Get good counsel. We'll talk about some specific ways and then once you've done all the hard work and you allow the emotions to kick in and allow the chemicals to go off based on the spiritual, social, psychological and God's leading, then have a pretty short engagement because lots of bad things happen in really long engagements and then thank God for the gift that he's given you. Well, let me ask you, just I mean honestly, how you doing?

How you doing? As I went through that as a married couple, did you say, yeah, you know, I've kind of bought into testing the love in our relationship a lot more that's infatuation than love or if you're here and you're, you know, dating someone, is it like one lady told me she walked up to me in an airport and she goes, you know that book Love, Sex, Lasting Relationships? I said, yeah. She goes, I read that.

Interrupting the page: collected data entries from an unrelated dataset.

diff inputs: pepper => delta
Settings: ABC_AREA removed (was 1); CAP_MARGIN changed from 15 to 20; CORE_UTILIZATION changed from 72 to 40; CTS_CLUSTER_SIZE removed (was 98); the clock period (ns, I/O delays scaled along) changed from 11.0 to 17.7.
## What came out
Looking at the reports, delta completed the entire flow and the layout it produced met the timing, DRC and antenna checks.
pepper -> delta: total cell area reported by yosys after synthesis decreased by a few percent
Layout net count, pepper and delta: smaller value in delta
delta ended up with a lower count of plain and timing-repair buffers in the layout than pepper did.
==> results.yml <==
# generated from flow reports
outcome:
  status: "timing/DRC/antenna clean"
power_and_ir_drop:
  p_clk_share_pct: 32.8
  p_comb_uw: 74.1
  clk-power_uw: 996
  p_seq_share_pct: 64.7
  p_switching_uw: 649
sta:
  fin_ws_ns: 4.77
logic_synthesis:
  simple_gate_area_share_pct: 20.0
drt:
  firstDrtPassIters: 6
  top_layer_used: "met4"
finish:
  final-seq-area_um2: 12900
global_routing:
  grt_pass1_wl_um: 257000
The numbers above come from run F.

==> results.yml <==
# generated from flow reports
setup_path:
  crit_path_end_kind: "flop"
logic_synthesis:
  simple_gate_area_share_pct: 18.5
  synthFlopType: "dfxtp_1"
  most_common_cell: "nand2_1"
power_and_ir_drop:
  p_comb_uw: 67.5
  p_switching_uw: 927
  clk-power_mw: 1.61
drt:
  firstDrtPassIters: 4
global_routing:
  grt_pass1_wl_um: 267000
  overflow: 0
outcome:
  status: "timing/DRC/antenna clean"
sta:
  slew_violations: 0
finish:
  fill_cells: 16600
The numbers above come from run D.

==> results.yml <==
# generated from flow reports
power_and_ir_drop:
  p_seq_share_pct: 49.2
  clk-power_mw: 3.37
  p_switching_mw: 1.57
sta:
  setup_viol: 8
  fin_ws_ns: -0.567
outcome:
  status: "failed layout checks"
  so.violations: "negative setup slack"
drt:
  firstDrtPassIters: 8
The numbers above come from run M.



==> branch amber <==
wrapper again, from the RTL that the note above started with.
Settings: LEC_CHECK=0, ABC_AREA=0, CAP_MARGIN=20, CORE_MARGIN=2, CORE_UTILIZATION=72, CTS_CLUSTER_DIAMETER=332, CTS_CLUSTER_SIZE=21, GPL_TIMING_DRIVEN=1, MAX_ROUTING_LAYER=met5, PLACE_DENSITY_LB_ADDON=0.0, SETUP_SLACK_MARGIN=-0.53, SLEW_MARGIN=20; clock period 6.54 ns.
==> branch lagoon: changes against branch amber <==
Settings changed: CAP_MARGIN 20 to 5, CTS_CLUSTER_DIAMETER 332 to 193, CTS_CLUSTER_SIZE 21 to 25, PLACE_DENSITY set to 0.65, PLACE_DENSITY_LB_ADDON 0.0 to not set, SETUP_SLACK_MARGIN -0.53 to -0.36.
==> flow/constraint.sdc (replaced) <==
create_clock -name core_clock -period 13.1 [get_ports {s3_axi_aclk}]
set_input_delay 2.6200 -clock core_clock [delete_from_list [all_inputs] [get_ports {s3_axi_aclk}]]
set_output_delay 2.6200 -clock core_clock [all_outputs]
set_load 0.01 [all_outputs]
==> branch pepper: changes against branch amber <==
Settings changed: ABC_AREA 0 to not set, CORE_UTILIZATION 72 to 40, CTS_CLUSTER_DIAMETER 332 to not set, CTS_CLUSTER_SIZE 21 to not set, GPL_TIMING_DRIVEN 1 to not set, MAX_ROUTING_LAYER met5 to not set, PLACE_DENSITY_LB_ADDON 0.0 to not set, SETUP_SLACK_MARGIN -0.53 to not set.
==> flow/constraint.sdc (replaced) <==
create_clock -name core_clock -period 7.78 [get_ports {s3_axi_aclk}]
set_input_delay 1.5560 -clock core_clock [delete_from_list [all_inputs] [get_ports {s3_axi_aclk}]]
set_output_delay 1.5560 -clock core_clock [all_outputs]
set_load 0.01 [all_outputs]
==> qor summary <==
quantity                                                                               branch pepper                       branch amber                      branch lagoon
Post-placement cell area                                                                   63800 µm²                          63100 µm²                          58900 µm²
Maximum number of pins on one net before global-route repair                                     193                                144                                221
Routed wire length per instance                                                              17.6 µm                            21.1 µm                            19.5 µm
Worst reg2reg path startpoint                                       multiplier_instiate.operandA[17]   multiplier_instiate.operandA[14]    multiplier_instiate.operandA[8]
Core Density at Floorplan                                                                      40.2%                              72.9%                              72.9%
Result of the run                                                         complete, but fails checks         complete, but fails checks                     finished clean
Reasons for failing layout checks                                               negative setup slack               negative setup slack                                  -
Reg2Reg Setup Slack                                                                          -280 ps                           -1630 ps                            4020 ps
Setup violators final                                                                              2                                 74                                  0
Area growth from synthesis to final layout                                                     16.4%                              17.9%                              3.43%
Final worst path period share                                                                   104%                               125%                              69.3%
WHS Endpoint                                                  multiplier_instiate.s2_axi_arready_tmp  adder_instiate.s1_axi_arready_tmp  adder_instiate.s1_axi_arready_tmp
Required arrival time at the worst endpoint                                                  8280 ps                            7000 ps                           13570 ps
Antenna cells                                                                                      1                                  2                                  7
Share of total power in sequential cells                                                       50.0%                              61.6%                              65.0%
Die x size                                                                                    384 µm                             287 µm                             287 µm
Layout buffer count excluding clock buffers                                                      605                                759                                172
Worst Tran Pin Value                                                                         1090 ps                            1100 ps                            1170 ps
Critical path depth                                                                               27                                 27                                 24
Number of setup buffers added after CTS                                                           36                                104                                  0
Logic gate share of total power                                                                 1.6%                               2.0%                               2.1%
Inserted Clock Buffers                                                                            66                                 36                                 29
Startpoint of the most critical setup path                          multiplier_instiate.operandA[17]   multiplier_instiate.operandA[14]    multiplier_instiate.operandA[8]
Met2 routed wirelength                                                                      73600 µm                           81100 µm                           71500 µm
// drawing_line_top
module drawing_line_top(
    input logic clk,
    input logic rst,
    output logic Hsync,
    output logic Vsync,
    output logic [3:0] vgaRed,
    output logic [3:0] vgaGreen,
    output logic [3:0] vgaBlue,
    input logic [11:0] x0,y0,x1,y1,
    output logic disp_en,
    output logic vga_clk,
    output logic [11:0] v_cntr, h_cntr
    );
For scale: about 3900 cells after synthesis, roughly 31000 sq um of cells after synthesis.
clock: 5.35 ns
lec_check: 0
abc_area: 0
cap_margin: 0
cell_pad_in_sites_global_placement: 0
core_aspect_ratio: 0.55
core_margin: 2
core_utilization: 70
cts_cluster_size: 22
max_routing_layer: met4
setup_slack_margin: 0.73
slew_margin: 30
run.sh (not shown) runs the stock make flow with config.mk's settings and CLKGATE_MAP_FILE=.
==> next run, changes <==
- ABC_AREA: 0 -> default
- CAP_MARGIN: 0 -> 20
- CELL_PAD_IN_SITES_GLOBAL_PLACEMENT: 0 -> default
- CORE_ASPECT_RATIO: 0.55 -> default
- CORE_UTILIZATION: 70 -> 56
- CTS_CLUSTER_SIZE: 22 -> default
- MAX_ROUTING_LAYER: met4 -> default
- SETUP_SLACK_MARGIN: 0.73 -> default
- SLEW_MARGIN: 30 -> 20
- clock period: 5.35 -> 6.11 ns (I/O delays scaled with it)
Core utilization came out lower by 22 points.
Setup slack got worse by 120 ps.
Clock power increases by 15%.
Routed wire length falls by 11%.
Critical path depth decreases by 2.
First-iteration DRC count came out lower by about 50%.
Area after synthesis stays the same.
==> next run, changes <==
- CORE_UTILIZATION: 56 -> 70
- CTS_CLUSTER_DIAMETER: default -> 354
- MAX_ROUTING_LAYER: default -> met4
- clock period: 6.11 -> 4.22 ns (I/O delays scaled with it)
Effect: Now the flow died in global routing. Synthesized cell count does not change. Die size shrinks by about a fifth. Area after synthesis does not change.
==> next run, changes <==
- ABC_AREA: default -> 1
- CORE_UTILIZATION: 70 -> 52
- CTS_CLUSTER_DIAMETER: 354 -> default
- MAX_ROUTING_LAYER: met4 -> default
- clock period: 4.22 -> 4.54 ns (I/O delays scaled with it)
Result: The new run completed with no timing, DRC or antenna violations; die area goes up by 40%; area after synthesis goes up by 4.9%; synthesized cell count goes up by 26%.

Thank you very much. I said, well, why? Well, you know that chapter on the difference between love and sex? I said, well, yeah. She goes, well, I've been married twice. I was in another relationship.

I was goo goo gaga, all that stuff, brain cells, IQ dropping and I read that and I went through and 10 of the 12 things were infatuation, not love. She said, I broke off the relationship. I've stepped back. I'm getting whole personally and then she said, so how come you didn't get this to me two marriages ago? To which I said, I'm sorry. But do you understand?

Think carefully as a parent of preteens, teens, college ministry, young professional. Your mate died. You're divorced. You're in that 40 to 50 range and you're saying, I believe there's someone for me now. You believe that infatuation is love.

You will be a part of that next percentage of people where the next one doesn't work out or you'll be a part of that great population of people that, wow, marriage is great for the first two years and then that window between year three and year six when it requires love, not infatuation, you'll see this happen. God has better, okay? So let me give you some ways to nurture the kind of love that he's given us.

Are you ready? How to improve your love life. I'm on the back page and notice our picture. You might want to at the very top just write the word God. You might on the triangles put the man on one side, the woman on the other.

We know you might even put an arrow of the man and the woman. God's goal in marriage is oneness. It's intimacy of spirit, mind, body and soul and you're going to see that in the center of it is God wants you to experience love. Now the basis of love, what allows you to love in both ways is agape love, being dearly loved by God, walk in love. And then the eros love is a very important part of God's, the sexual attraction, the candle lights, the weekends away, the negligees, all the good stuff, all right?

And the walks, the talks, the board games, the popcorn, the movies, the walking in malls. So over here we have phileo love, best friends. Over here we have eros love, passionate lovers and here brothers and sisters living under the word of God.

So let me give you two suggestions. If you are a single, keep your emotions and physical involvement behind your leading from God and commitment to the other person. Keep your emotional and physical involvement. So if we would go back to the triangle, God's way, spiritual, do they really walk with God?

In fact, love God more than me. Social, how do they treat other people? What's their behavior before we start dating?

Psychological, I want to really know them, their heart, their soul, their mind, their personality. Now all those things line up, the Holy Spirit's giving you a green light, ding. Let your emotions kick in.

See where God takes it then and save the full expression of God's design because the marriage bed is holy. You're listening to Living on the Edge with Chip Ingram and Chip will be back in just a minute to finish today's talk. But quickly, I want to remind you that this program is only possible because of the generosity of listeners like you. So if you'd like to support us, go to livingontheedge.org, that's livingontheedge.org, and thanks for doing whatever God leads you to do.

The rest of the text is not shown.